Por supuesto, esto depende de la linea editorial del medio. No es lo mismo hablar de un telediario de la televisión pública en prime time, que hablar de un periódico local de un barrio. Ni es lo mismo estar leyendo el Marca que Cinco Días o la revista Hola.
«Estar muy informado no es sinónimo de estar bien informado»
Miss Controversias
Rusia lleva tres días atacando a Ucrania. He escuchado eufemismos varios. Llámenlo como quieran. Rusia está sembrando el terror en un país entero, y sean cuales sean sus argumentos, cómplices y objetivos, la realidad es que ha creado una guerra que de algún modo es la guerra contra todos.

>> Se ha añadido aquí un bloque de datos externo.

[src/rtl/rr_slave_arbiter.sv]
// rr_slave_arbiter: two-master round-robin arbiter in front of a single slave port with per-transaction timeout
module rr_slave_arbiter #(
  parameter int DATA_W  = 32,
  parameter int TIMEOUT = 255
) (
  input  logic              clk,
  input  logic              rst,
  input  logic              m0_req,
  input  logic              m0_cmd,
  input  logic [DATA_W-1:0] m0_wdata,
  output logic              m0_ack,
  output logic [DATA_W-1:0] m0_rdata,
  input  logic              m1_req,
  input  logic              m1_cmd,
  input  logic [DATA_W-1:0] m1_wdata,
  output logic              m1_ack,
  output logic [DATA_W-1:0] m1_rdata,
  output logic              slave_req,
  output logic              slave_cmd,
  output logic [DATA_W-1:0] slave_wdata,
  input  logic              slave_ack,
  input  logic [DATA_W-1:0] slave_rdata,
  output logic              busy,
  output logic              timeout_err
);
  typedef enum logic [1:0] {IDLE, GRANT, WAIT_LOW, DONE} state_t;
  state_t            state_q, state_d;
  logic              ptr_q, ptr_d, win_q, win_d;
  logic [7:0]        cnt_q, cnt_d;
  logic              sreq_q, sreq_d, scmd_q, scmd_d;
  logic [DATA_W-1:0] swd_q, swd_d, rd0_q, rd0_d, rd1_q, rd1_d, rdv;
  logic              ack0_q, ack1_q, busy_q, err_q, err_d, ld, tmo;
  always_comb begin
    state_d = state_q;
    ptr_d   = ptr_q;
    win_d   = win_q;
    cnt_d   = cnt_q;
    sreq_d  = sreq_q;
    scmd_d  = scmd_q;
    swd_d   = swd_q;
    err_d   = err_q;
    ld      = 1'b0;
    rdv     = slave_rdata;
    tmo     = 8'(cnt_q + 8'd1) == 8'(TIMEOUT);
    case (state_q)
      IDLE: if (!slave_ack && (m0_req || m1_req)) begin
        // m0 wins when alone or when m1 was served last
        win_d   = !(m0_req && (!m1_req || ptr_q));
        ptr_d   = win_d;
        scmd_d  = win_d ? m1_cmd : m0_cmd;
        swd_d   = win_d ? m1_wdata : m0_wdata;
        sreq_d  = 1'b1;
        cnt_d   = '0;
        state_d = GRANT;
      end
      GRANT, WAIT_LOW: begin
        cnt_d = cnt_q + 8'd1;
        if (tmo) begin
          sreq_d  = 1'b0;
          err_d   = 1'b1;
          ld      = !scmd_q;
          rdv     = '0;
          state_d = DONE;
        end else if (state_q == GRANT && slave_ack) begin
          sreq_d  = 1'b0;
          state_d = WAIT_LOW;
        end else if (state_q == WAIT_LOW && !slave_ack) begin
          ld      = !scmd_q;
          state_d = DONE;
        end
      end
      default: state_d = IDLE;
    endcase
    rd0_d = (ld && !win_q) ? rdv : rd0_q;
    rd1_d = (ld && win_q) ? rdv : rd1_q;
  end
  always_ff @(posedge clk or posedge rst) begin
    if (rst) begin
      state_q <= IDLE;
      ptr_q   <= 1'b1;
      win_q   <= 1'b0;
      cnt_q   <= '0;
      sreq_q  <= 1'b0;
      scmd_q  <= 1'b0;
      swd_q   <= '0;
      rd0_q   <= '0;
      rd1_q   <= '0;
      ack0_q  <= 1'b0;
      ack1_q  <= 1'b0;
      busy_q  <= 1'b0;
      err_q   <= 1'b0;
    end else begin
      state_q <= state_d;
      ptr_q   <= ptr_d;
      win_q   <= win_d;
      cnt_q   <= cnt_d;
      sreq_q  <= sreq_d;
      scmd_q  <= scmd_d;
      swd_q   <= swd_d;
      rd0_q   <= rd0_d;
      rd1_q   <= rd1_d;
      ack0_q  <= state_d == DONE && !win_d;
      ack1_q  <= state_d == DONE && win_d;
      busy_q  <= state_d != IDLE;
      err_q   <= err_d;
    end
  end
  assign m0_ack      = ack0_q;
  assign m1_ack      = ack1_q;
  assign m0_rdata    = rd0_q;
  assign m1_rdata    = rd1_q;
  assign slave_req   = sreq_q;
  assign slave_cmd   = scmd_q;
  assign slave_wdata = swd_q;
  assign busy        = busy_q;
  assign timeout_err = err_q;
endmodule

Eso es un hecho del que todos los medios hacen eco proporcionalmente a su impacto, hoy domingo 27 de febrero de 2022.
Sin embargo, el lunes por la noche, tan solo hace seis días, este hecho aún no era una realidad. Pero después de 50 minutos de discurso imperialista de Putin, la televisión pública española le dedicó 11 minutos a la crisis del Partido Popular. Al día siguiente todavía se superó, 17 minutos. No valoro si se trataba de un aprovechamiento ideológico, o realmente la crisis del PP es tan grave como para cambiar el devenir mundial. Nos siguen vendiendo la idea de que la política nacional es esencial, cuando lo esencial de la política está subordinado a los caprichos supranacionales. Pero eso no lo cuenta el telediario explícitamente, son conclusiones que uno alcanza a ver, o no, según el grosor de su lupa mental.

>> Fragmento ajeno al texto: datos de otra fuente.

[config.mk]
export PLATFORM = sky130hd
export DESIGN_NAME = wbs_uart_tx
export DESIGN_NICKNAME = d
export VERILOG_FILES = /design/src/rtl/osiris_uart_pkg.sv /design/src/rtl/wbs_uart_tx_sync_fifo.sv /design/src/rtl/wbs_uart_tx.sv
export SDC_FILE = /design/constraint.sdc
export NUM_CORES = 1
export LEC_CHECK = 0
export CAP_MARGIN = 20
export CORE_MARGIN = 2
export CORE_UTILIZATION = 55
export DETAILED_ROUTE_END_ITERATION = 12
export PLACE_DENSITY = 0.85
export SYNTH_ARGS = -nofsm -noshare
export SYNTH_HDL_FRONTEND = slang
export SYNTH_HIERARCHICAL = 1
export SYNTH_SLANG_ARGS = --single-unit
[constraint.sdc]
create_clock -name clk -period 9.7 [get_ports clk]
set_input_delay 1.455 -clock clk [delete_from_list [all_inputs] [get_ports clk]]
set_output_delay 1.455 -clock clk [all_outputs]
set_load 0.01 [all_outputs]
[src/rtl/osiris_uart_pkg.sv]
// -----------------------------------------------------------------------------
// osiris_uart_pkg
// Shared definitions for the Osiris UART transmitter and its Wishbone bridge:
// register offsets (word index taken from adr[3:2]), STATUS bit positions,
// transmitter FSM state encodings and a helper that packs the STATUS word.
// Optional feature macro: WBS_UART_TX_PARITY_EN (the PARITY encoding is always
// reserved here so every user of the package agrees on the state values).
// No ports (package).
// -----------------------------------------------------------------------------
package osiris_uart_pkg;

   // Register word offsets, decoded from adr[3:2]
   localparam logic [1:0] REG_TXDATA = 2'd0;
   localparam logic [1:0] REG_STATUS = 2'd1;

   // STATUS bit positions
   localparam int STAT_FULL    = 0;
   localparam int STAT_EMPTY   = 1;
   localparam int STAT_BUSY    = 2;
   localparam int STAT_OVF     = 3;
   localparam int STAT_CNT_LSB = 8;

   // Transmitter FSM states
   typedef enum logic [2:0] {
      ST_IDLE   = 3'd0,
      ST_START  = 3'd1,
      ST_DATA   = 3'd2,
      ST_PARITY = 3'd3,
      ST_STOP   = 3'd4
   } tx_state_e;

   // Pack the STATUS word: {count[15:8], 4'b0, ovf, busy, empty, full}
   function automatic logic [31:0] status_word(input logic [7:0] count,
                                               input logic       ovf,
                                               input logic       busy,
                                               input logic       empty,
                                               input logic       full);
      logic [31:0] w;
      w                     = '0;
      w[STAT_CNT_LSB +: 8]  = count;
      w[STAT_OVF]           = ovf;
      w[STAT_BUSY]          = busy;
      w[STAT_EMPTY]         = empty;
      w[STAT_FULL]          = full;
      return w;
   endfunction

endpackage

[src/rtl/wbs_uart_tx_sync_fifo.sv]
// -----------------------------------------------------------------------------
// sync_fifo
// Single-clock first-word-fall-through FIFO used as the UART TX byte queue.
// A push and a pop in the same cycle are both honoured, even when full, so the
// occupancy stays unchanged in that case.
// Ports:
//   clk     - clock, rising edge
//   rst     - asynchronous active-high reset (pointers/count only)
//   push_i  - write data_i this cycle (ignored when full unless popping too)
//   pop_i   - consume data_o this cycle (ignored when empty)
//   data_i  - write data
//   data_o  - head entry (valid while not empty)
//   full_o  - FIFO holds DEPTH entries
//   empty_o - FIFO holds no entries
//   count_o - number of entries held
// -----------------------------------------------------------------------------
module sync_fifo #(
   parameter int DEPTH = 8,
   parameter int WIDTH = 8
) (
   input  logic                     clk,
   input  logic                     rst,
   input  logic                     push_i,
   input  logic                     pop_i,
   input  logic [WIDTH-1:0]         data_i,
   output logic [WIDTH-1:0]         data_o,
   output logic                     full_o,
   output logic                     empty_o,
   output logic [$clog2(DEPTH):0]   count_o
);

   localparam int AW = $clog2(DEPTH);

   logic [WIDTH-1:0] mem_q [DEPTH];
   logic [AW-1:0]    wr_ptr_q, wr_ptr_d;
   logic [AW-1:0]    rd_ptr_q, rd_ptr_d;
   logic [AW:0]      count_q,  count_d;
   logic             do_push, do_pop;

   assign empty_o = (count_q == '0);
   assign full_o  = (count_q == (AW+1)'(DEPTH));
   assign do_pop  = pop_i & ~empty_o;
   // A full FIFO can still accept a byte when one leaves in the same cycle
   assign do_push = push_i & (~full_o | do_pop);

   always_comb begin
      wr_ptr_d = wr_ptr_q;
      rd_ptr_d = rd_ptr_q;
      count_d  = count_q;
      if (do_push) wr_ptr_d = wr_ptr_q + 1'b1;
      if (do_pop)  rd_ptr_d = rd_ptr_q + 1'b1;
      case ({do_push, do_pop})
         2'b10:   count_d = count_q + 1'b1;
         2'b01:   count_d = count_q - 1'b1;
         default: count_d = count_q;
      endcase
   end

   always_ff @(posedge clk or posedge rst) begin
      if (rst) begin
         wr_ptr_q <= '0;
         rd_ptr_q <= '0;
         count_q  <= '0;
      end else begin
         wr_ptr_q <= wr_ptr_d;
         rd_ptr_q <= rd_ptr_d;
         count_q  <= count_d;
      end
   end

   // Storage carries no reset; only the pointers define validity
   always_ff @(posedge clk) begin
      if (do_push) mem_q[wr_ptr_q] <= data_i;
   end

   assign data_o  = mem_q[rd_ptr_q];
   assign count_o = count_q;

endmodule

En cualquier caso, el momento era histórico. O al menos para mí. Yo había visto el discurso en directo y quería ver lo que se comentaba en las noticias oficiales de mi país, que son las de la televisión pública. Las puse a las 21 horas en punto y empezaron a hablarme de Pablo Casado. ¿En serio?
No soy analista política, pero que Putin hablara de Ucrania como parte de Rusia desde el imperio de los zares y de los tiempos de la URSS, era bastante siniestro. Cada vez que nombró a Lenin y a Stalin se me ponían los pelos de punta. Miedo. Para mí, era sin duda la noticia más importante en mucho tiempo (y eso que estamos aún en la era Covid), por la intimidación, el aire frío y asustadizo del discurso y el reconocimiento oficial de la independencia de parte del territorio ucraniano.

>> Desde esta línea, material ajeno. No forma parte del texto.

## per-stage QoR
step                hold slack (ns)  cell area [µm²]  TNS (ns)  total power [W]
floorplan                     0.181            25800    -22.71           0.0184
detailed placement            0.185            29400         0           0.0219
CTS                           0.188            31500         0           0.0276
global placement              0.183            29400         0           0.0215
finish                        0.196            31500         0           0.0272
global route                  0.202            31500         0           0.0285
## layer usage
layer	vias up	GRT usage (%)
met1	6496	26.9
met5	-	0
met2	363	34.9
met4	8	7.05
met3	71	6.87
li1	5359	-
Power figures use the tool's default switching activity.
--- src/rtl/io_bridge_pkg.sv ---
// io_bridge_pkg: shared definitions for the processor I/O bridge.
//   WORD_W      - data word width of the processor interface
//   irq_state_e - interrupt sequencer states
package io_bridge_pkg;
  localparam int WORD_W = 16;

  typedef enum logic [1:0] {
    IDLE = 2'd0,
    FIRE = 2'd1,
    WAIT = 2'd2,
    HOLD = 2'd3
  } irq_state_e;
endpackage

--- src/rtl/io_fifo.sv ---
// io_fifo: first-word-fall-through FIFO, DEPTH entries of WORD_W bits.
//   clk, reset : clock, synchronous active-high reset
//   push, din  : write request and data (ignored when full unless a pop
//                happens in the same cycle)
//   pop        : consume head (ignored when empty)
//   dout       : head word, 0 when empty
//   empty, full, count : occupancy status
module io_fifo
  import io_bridge_pkg::*;
#(
  parameter int DEPTH = 4
) (
  input  logic                      clk,
  input  logic                      reset,
  input  logic                      push,
  input  logic                      pop,
  input  logic [WORD_W-1:0]         din,
  output logic [WORD_W-1:0]         dout,
  output logic                      empty,
  output logic                      full,
  output logic [$clog2(DEPTH):0]    count
);
  localparam int AW = $clog2(DEPTH);
  localparam int CW = AW + 1;

  logic [WORD_W-1:0] mem_q [DEPTH];
  logic [WORD_W-1:0] mem_d [DEPTH];
  logic [AW-1:0]     wr_ptr_q, wr_ptr_d;
  logic [AW-1:0]     rd_ptr_q, rd_ptr_d;
  logic [CW-1:0]     count_q, count_d;
  logic              do_push, do_pop;

  assign empty = (count_q == '0);
  assign full  = (count_q == CW'(DEPTH));
  assign count = count_q;
  // Storage is not cleared on reset; gating by empty hides stale words.
  assign dout  = empty ? '0 : mem_q[rd_ptr_q];

  always_comb begin
    do_pop   = pop & ~empty;
    // A push into a full FIFO is fine when the head leaves in the same cycle.
    do_push  = push & (~full | do_pop);
    mem_d    = mem_q;
    wr_ptr_d = wr_ptr_q;
    rd_ptr_d = rd_ptr_q;
    count_d  = count_q;
    if (do_push) begin
      mem_d[wr_ptr_q] = din;
      wr_ptr_d        = wr_ptr_q + 1'b1;  // wraps modulo DEPTH (power of two)
    end
    if (do_pop) rd_ptr_d = rd_ptr_q + 1'b1;
    case ({do_push, do_pop})
      2'b10:   count_d = count_q + 1'b1;
      2'b01:   count_d = count_q - 1'b1;
      default: count_d = count_q;
    endcase
  end

  always_ff @(posedge clk) begin
    if (reset) begin
      wr_ptr_q <= '0;
      rd_ptr_q <= '0;
      count_q  <= '0;
    end else begin
      wr_ptr_q <= wr_ptr_d;
      rd_ptr_q <= rd_ptr_d;
      count_q  <= count_d;
    end
  end

  always_ff @(posedge clk) begin
    mem_q <= mem_d;
  end
endmodule

--- src/rtl/proc_io_bridge.sv ---
// proc_io_bridge: I/O responder beside the 16-bit MIPS core.
//   clk, reset                 : clock, synchronous active-high reset
//   cpu_data_out, cpu_out_we   : processor writes -> TX FIFO
//   cpu_in_re, cpu_data_in     : processor reads RX FIFO head (0 when empty)
//   interrupt                  : one-cycle pulse when RX data is waiting
//   ext_rx_data/valid/ready    : external source -> RX FIFO
//   ext_tx_data/valid/ready    : TX FIFO -> external sink
//   tx_overflow, rx_underflow  : sticky error flags, cleared by reset only
//   rx_count, tx_count         : FIFO occupancy
module proc_io_bridge
  import io_bridge_pkg::*;
#(
  parameter int DEPTH   = 4,
  parameter int HOLDOFF = 8
) (
  input  logic                   clk,
  input  logic                   reset,
  input  logic [15:0]            cpu_data_out,
  input  logic                   cpu_out_we,
  input  logic                   cpu_in_re,
  output logic [15:0]            cpu_data_in,
  output logic                   interrupt,
  input  logic [15:0]            ext_rx_data,
  input  logic                   ext_rx_valid,
  output logic                   ext_rx_ready,
  output logic [15:0]            ext_tx_data,
  output logic                   ext_tx_valid,
  input  logic                   ext_tx_ready,
  output logic                   tx_overflow,
  output logic                   rx_underflow,
  output logic [$clog2(DEPTH):0] rx_count,
  output logic [$clog2(DEPTH):0] tx_count
);
  localparam int HW = (HOLDOFF > 1) ? $clog2(HOLDOFF) : 1;

  logic tx_empty, tx_full, rx_empty, rx_full;
  logic tx_pop, rx_push;

  assign ext_tx_valid = ~tx_empty;
  assign tx_pop       = ext_tx_valid & ext_tx_ready;
  // Ready depends on registered occupancy only; no same-cycle pop bypass.
  assign ext_rx_ready = ~rx_full;
  assign rx_push      = ext_rx_valid & ext_rx_ready;

  io_fifo #(.DEPTH(DEPTH)) u_tx_fifo (
    .clk   (clk),
    .reset (reset),
    .push  (cpu_out_we),
    .pop   (tx_pop),
    .din   (cpu_data_out),
    .dout  (ext_tx_data),
    .empty (tx_empty),
    .full  (tx_full),
    .count (tx_count)
  );

  io_fifo #(.DEPTH(DEPTH)) u_rx_fifo (
    .clk   (clk),
    .reset (reset),
    .push  (rx_push),
    .pop   (cpu_in_re),
    .din   (ext_rx_data),
    .dout  (cpu_data_in),
    .empty (rx_empty),
    .full  (rx_full),
    .count (rx_count)
  );

  // Sticky error flags.
  logic tx_overflow_q, tx_overflow_d;
  logic rx_underflow_q, rx_underflow_d;

  always_comb begin
    tx_overflow_d  = tx_overflow_q  | (cpu_out_we & tx_full & ~tx_pop);
    rx_underflow_d = rx_underflow_q | (cpu_in_re & rx_empty);
  end

  assign tx_overflow  = tx_overflow_q;
  assign rx_underflow = rx_underflow_q;

  // Interrupt sequencer: fire once, wait for the CPU to read, then hold
  // off HOLDOFF cycles before another pulse may be raised.
  irq_state_e    state_q, state_d;
  logic [HW-1:0] hold_cnt_q, hold_cnt_d;
  logic          interrupt_q;

  always_comb begin
    state_d    = state_q;
    hold_cnt_d = hold_cnt_q;
    case (state_q)
      IDLE: if (!rx_empty) state_d = FIRE;
      // A read already in the pulse cycle counts as the acknowledge.
      FIRE: begin
        if (cpu_in_re) begin
          state_d    = HOLD;
          hold_cnt_d = HW'(HOLDOFF - 1);
        end else begin
          state_d = WAIT;
        end
      end
      WAIT: begin
        if (cpu_in_re) begin
          state_d    = HOLD;
          hold_cnt_d = HW'(HOLDOFF - 1);
        end
      end
      HOLD: begin
        if (hold_cnt_q == '0) state_d = IDLE;
        else                  hold_cnt_d = hold_cnt_q - 1'b1;
      end
      default: state_d = IDLE;
    endcase
  end

  always_ff @(posedge clk) begin
    if (reset) begin
      state_q        <= IDLE;
      hold_cnt_q     <= '0;
      interrupt_q    <= 1'b0;
      tx_overflow_q  <= 1'b0;
      rx_underflow_q <= 1'b0;
    end else begin
      state_q        <= state_d;
      hold_cnt_q     <= hold_cnt_d;
      interrupt_q    <= (state_d == FIRE);
      tx_overflow_q  <= tx_overflow_d;
      rx_underflow_q <= rx_underflow_d;
    end
  end

  assign interrupt = interrupt_q;
endmodule

--- config.mk ---
export PLATFORM = sky130hd
export DESIGN_NAME = proc_io_bridge
export DESIGN_NICKNAME = d
export VERILOG_FILES = /design/src/rtl/io_bridge_pkg.sv /design/src/rtl/io_fifo.sv /design/src/rtl/proc_io_bridge.sv
export SDC_FILE = /design/constraint.sdc
export NUM_CORES = 1
export LEC_CHECK = 0
export ABC_AREA = 1
export CAP_MARGIN = 20
export CORE_UTILIZATION = 55
export DETAILED_ROUTE_END_ITERATION = 6
export MAX_ROUTING_LAYER = met4
export PLACE_DENSITY = 0.75
export SKIP_CTS_REPAIR_TIMING = 1
export SYNTH_ARGS = -nofsm -noshare
export SYNTH_HDL_FRONTEND = slang
export SYNTH_HIERARCHICAL = 1
export SYNTH_SLANG_ARGS = --single-unit
--- constraint.sdc ---
create_clock -name clk -period 3.1 [get_ports clk]
set_clock_uncertainty 0.2 [all_clocks]
set_input_delay 0.465 -clock clk [delete_from_list [all_inputs] [get_ports clk]]
set_output_delay 0.465 -clock clk [all_outputs]
set_load 0.01 [all_outputs]
======== After elaboration in Yosys (flattened, before gate mapping) ========
Index checks and enable logic that the tools add are counted.
word-level totals
  register bits ........................... 150
  bits of input ports ..................... 38
  output and inout port bits .............. 43
  word-level logic and storage cells ...... 103
operators by class
  add/sub/neg operators ................... 9
  magnitude comparators ................... 6
  equal/unequal tests ..................... 12
  muxes and demuxes ....................... 24
  bitwise operators ....................... 22
  reduce and logical (&&, ||, !) cells .... 11
operators by type and width
  kind                                                        number
  bitwise mux 64 bit                                          2
  two-way mux 16 bit                                          8
  binary-select mux 16 bit (select 2 bit)                     2
  demux 16 bit (select 2 bit)                                 2
  case mux 3 bit (2 select lines)                             3
  >= comparator 3 bit, second input constant                  4
  inverter 2 -> 3 bit                                         4
  AND 1 bit                                                   9
  zero test 3 bit                                             3
  subtractor 3 x 1 -> 3 bit, second input constant            3
  adder 2 x 1 -> 2 bit, second input constant                 4
  equality test 2 x 1 -> 1 bit, second input constant         4
  equality test 2 bit, second input constant                  4
  case mux 2 bit (4 select lines)                             1
  adder 3 x 1 -> 3 bit, second input constant                 2
  equality test 3 bit, second input constant                  2
  less-than comparator 3 x 1 -> 1 bit, second input constant  2
  two-way mux 2 bit                                           3
  two-way mux 3 bit                                           2
  nonzero test 2 bit                                          3
  inverter 1 bit                                              5
  bitwise OR 1 bit                                            4
  AND reduction 3 bit                                         1
  logical AND 1 bit                                           2
  other kinds (5)                                             5

======== Depth between registers and ports, before layout ========
  depth in word-level cells ............... 8
  depth in mapped cells ................... 17
  depth with buffers taken out ............ 16

======== Hierarchy ========
Netlist, hierarchy kept.
by module, submodules not included
  module          times used  cells an instance  area each (sq um)  seq. area each (sq um)
  io_fifo         2           258                2970.3             2062.0
  proc_io_bridge  1           76                 514.2              160.2

======== Least setup slack after synthesis ========
Ideal clock, no wire load.
  path type ............................... reg-to-reg
  from .................................... register u_tx_fifo.count_q[2] (netlist: u_tx_fifo/count[2])
  to ...................................... register u_tx_fifo/mem_q[0] (netlist name), enable pin
  library setup time ...................... 389 ps
  arrival time ............................ 2063 ps
  required time ........................... 2511 ps
  slack ................................... 448 ps
  stages on the path, launching flop included .. 10
  path buffers ............................ 1
  period minus slack after synthesis ...... 2652 ps
  cell sequence ........................... dfxtp_1 inv_1 nand2_1 inv_2 buf_6 nor2_1 inv_1 nand3_1 nand2_1 nor2_1
on the way
  word-level cells in the longest chain between the ends .. 6
  elaborated cells on any way between the ends .. 8
  classes of those cells .................. eq/ne: 1; bitwise: 6; reduce/logical: 1
RTL lines
  what                    line                  RTL
  start, declared         io_fifo.sv:30         logic [CW-1:0] count_q, count_d;
  start signal, assigned  io_fifo.sv:67         count_q <= count_d;
  zero test 3 bit         io_fifo.sv:33         assign empty = (count_q == '0);
  via tx_empty            proc_io_bridge.sv:36  logic tx_empty, tx_full, rx_empty, rx_full;
  inverter 1 bit          proc_io_bridge.sv:39  assign ext_tx_valid = ~tx_empty;
  AND 1 bit               proc_io_bridge.sv:40  assign tx_pop = ext_tx_valid & ext_tx_ready;
  via tx_pop              proc_io_bridge.sv:37  logic tx_pop, rx_push;
  AND 1 bit               io_fifo.sv:40         do_pop = pop & ~empty;
  bitwise OR 1 bit        io_fifo.sv:42         do_push = push & (~full | do_pop);
  AND 1 bit               io_fifo.sv:42
  end signal, assigned    io_fifo.sv:72         mem_q <= mem_d;
  end, declared           io_fifo.sv:26         logic [WORD_W-1:0] mem_q [DEPTH];
The timed path passes the listed nets, and every way through them passes these cells.
A chain may end at the register's enable or synchronous reset.

======== Worst setup path in the final report ========
  from .................................... register u_rx_fifo.rd_ptr_q[0]
  to ...................................... output port cpu_data_in[12]
on the way
  word-level cells in the longest chain between the ends .. 5
RTL lines
  what                                                   line                  RTL
  start, declared                                        io_fifo.sv:29         logic [AW-1:0] rd_ptr_q, rd_ptr_d;
  start signal, assigned                                 io_fifo.sv:66         rd_ptr_q <= rd_ptr_d;
  inverter 2 -> 3 bit (not written as such)              io_fifo.sv:37         assign dout = empty ? '0 : mem_q[rd_ptr_q];
  binary-select mux 16 bit (select 2 bit)                io_fifo.sv:37
  two-way mux 16 bit (not written as such) (2 in a row)  io_fifo.sv:37
  two-way mux 16 bit                                     io_fifo.sv:37
  end, declared                                          proc_io_bridge.sv:21  output logic [15:0] cpu_data_in,
Every way passes these cells. The select of a mux whose other input is x is not followed.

Pero tuvieron que pasar dos días y que se diera la orden al ejército ruso de empezar el asedio militar a Ucrania, para que los medios cambiaran el orden y la duración de las noticias. Pero me dan igual los medios que pertenecen al capital privado, algunos como Mediapro pertenecen en un alto porcentaje a “una empresa” china. ¿Qué vamos a esperar? Para evitar esos sesgos se supone que tenemos una televisión pública. ¿Y si no para qué? En teoría la televisión pública no atiende al criterio de maximizar el beneficio sino a maximizar la calidad de la información.
Llevo toda la semana leyendo mucho sobre el conflicto, escuchando podcasts muy esclarecedores e intentando entender en qué momento de la historia nos encontramos. Al igual que me pasó con la pandemia del Covid, necesito entender qué se dirá de este mismo momento en los libros de historia. O qué se debería decir, algunos detalles suelen omitirse en las versiones oficiales de la historia.
Pero mientras yo me remonto a los zares, como Putin, las armas se acercan a la gente normal y corriente. Gente que lleva mucho tiempo sufriendo y que cada generación les toca vivir algo gordo. Parece que les toca todo. Y aunque no. Nadie merece vivir atemorizado. No son sólo las víctimas mortales quienes tienen que entrar en la estadística, sino las víctimas psicológicas y sociales. Todas son víctimas. Y pongo la tele, escucho a los periodistas que siguen en Kiev, esos sí son periodistas, y de repente me doy cuenta de que se me saltan las lágrimas. ¿En serio hemos llegado hasta aquí en pleno siglo XXI?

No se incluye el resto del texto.